For me the panics are fixed with this patch, but I'll wait for @imp and the others reviewers with regards to the Makefile change.

Is there any way to make both detach orders work?

The makefile change is dubious at best. It's a poor substitute for using DRIVER_MODULE_ORDERED which will be deterministic and not depend on details of how the static linker (ld.bfd or ld.lld) work.

The other change also seems a bit dubious. Usually you want to detach child devices first, and child device routines should fully clean themselves up from the parent. This sounds like a bug in the parent driver. When the child driver is detached and tears down its interrupt handler, the parent needs to safely handle that case of an interrupt occurring without an attached child. You can get into this today if you just use devctl to detach the child device and leave the parent device around for example. I haven't looked at how the parent/child interrupt thing is working here, but if the parent bus has a custom bus_setup_intr/bus_teardown_intr that attaches the child's interrupt handler to the interrupt handler for the "real" interrupt from the child, then it sounds like some missing synchronization between the "real" interrupt handler in the parent and the custom bus_teardown_intr method. I think if you fix that bug you won't need the DRIVER_MODULE_ORDERED change either.

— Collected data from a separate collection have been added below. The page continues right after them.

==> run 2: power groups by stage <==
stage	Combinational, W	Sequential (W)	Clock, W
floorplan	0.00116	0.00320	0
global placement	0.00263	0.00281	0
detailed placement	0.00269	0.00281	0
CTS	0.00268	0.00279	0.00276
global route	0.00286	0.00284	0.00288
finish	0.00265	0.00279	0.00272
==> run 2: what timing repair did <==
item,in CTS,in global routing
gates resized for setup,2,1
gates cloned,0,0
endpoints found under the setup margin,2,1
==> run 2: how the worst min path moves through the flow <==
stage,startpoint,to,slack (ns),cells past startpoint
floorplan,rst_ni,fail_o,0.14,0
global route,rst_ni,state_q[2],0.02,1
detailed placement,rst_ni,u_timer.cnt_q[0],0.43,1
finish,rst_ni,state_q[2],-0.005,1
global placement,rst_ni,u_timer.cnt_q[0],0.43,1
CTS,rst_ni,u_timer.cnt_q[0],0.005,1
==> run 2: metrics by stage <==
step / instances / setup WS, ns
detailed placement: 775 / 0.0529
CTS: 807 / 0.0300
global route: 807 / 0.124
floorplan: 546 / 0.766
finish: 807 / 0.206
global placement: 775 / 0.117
`config.mk`:
```
export PLATFORM = sky130hd
export DESIGN_NAME = rr_sel_arbiter
export DESIGN_NICKNAME = d
export VERILOG_FILES = /design/src/rtl/rr_sel_arbiter_pkg.sv /design/src/rtl/rr_sel_arbiter_prio.sv /design/src/rtl/rr_sel_arbiter.sv
export SDC_FILE = /design/constraint.sdc
export NUM_CORES = 1
export LEC_CHECK = 0
export CELL_PAD_IN_SITES_DETAIL_PLACEMENT = 1
export CELL_PAD_IN_SITES_GLOBAL_PLACEMENT = 1
export CORE_MARGIN = 2
export CORE_UTILIZATION = 38
export CTS_CLUSTER_DIAMETER = 150
export DETAILED_ROUTE_END_ITERATION = 16
export PLACE_DENSITY = 0.9
export REMOVE_ABC_BUFFERS = 1
export SETUP_SLACK_MARGIN = 0.3
export SYNTH_ARGS = -nofsm -noshare
export SYNTH_HDL_FRONTEND = slang
export SYNTH_SLANG_ARGS = --single-unit
```
`constraint.sdc`:
```
create_clock -name clk -period 6 [get_ports clk]
set_clock_uncertainty 0.05 [all_clocks]
set_input_delay 0.6 -clock clk [delete_from_list [all_inputs] [get_ports clk]]
set_output_delay 0.6 -clock clk [all_outputs]
set_load 0.01 [all_outputs]
```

@tijl Do you want/can you to take this?

Use DRIVER_MODULE_ORDERED

Let hdac_detach take down the interrupt handler before detaching child devices and order hdac_driver so hdac_detach is called first.

Remove duplicate hdac_if.h from the module Makefile.

A snd_hda driver is split into multiple child devices but there's only one PCI device with one interrupt handler. The child devices are just the way the driver organizes itself internally but they aren't real devices if you ask me. They all share the same lock for example. The bus_*_intr interface isn't used.

LGTM. I tried hot-unloading and I haven't come across any panic so far.

Since the Makefile paragraph in the commit message can be removed now.

This revision is now accepted and ready to land.Aug 31 2025, 12:56 PM
This revision was automatically updated to reflect the committed changes.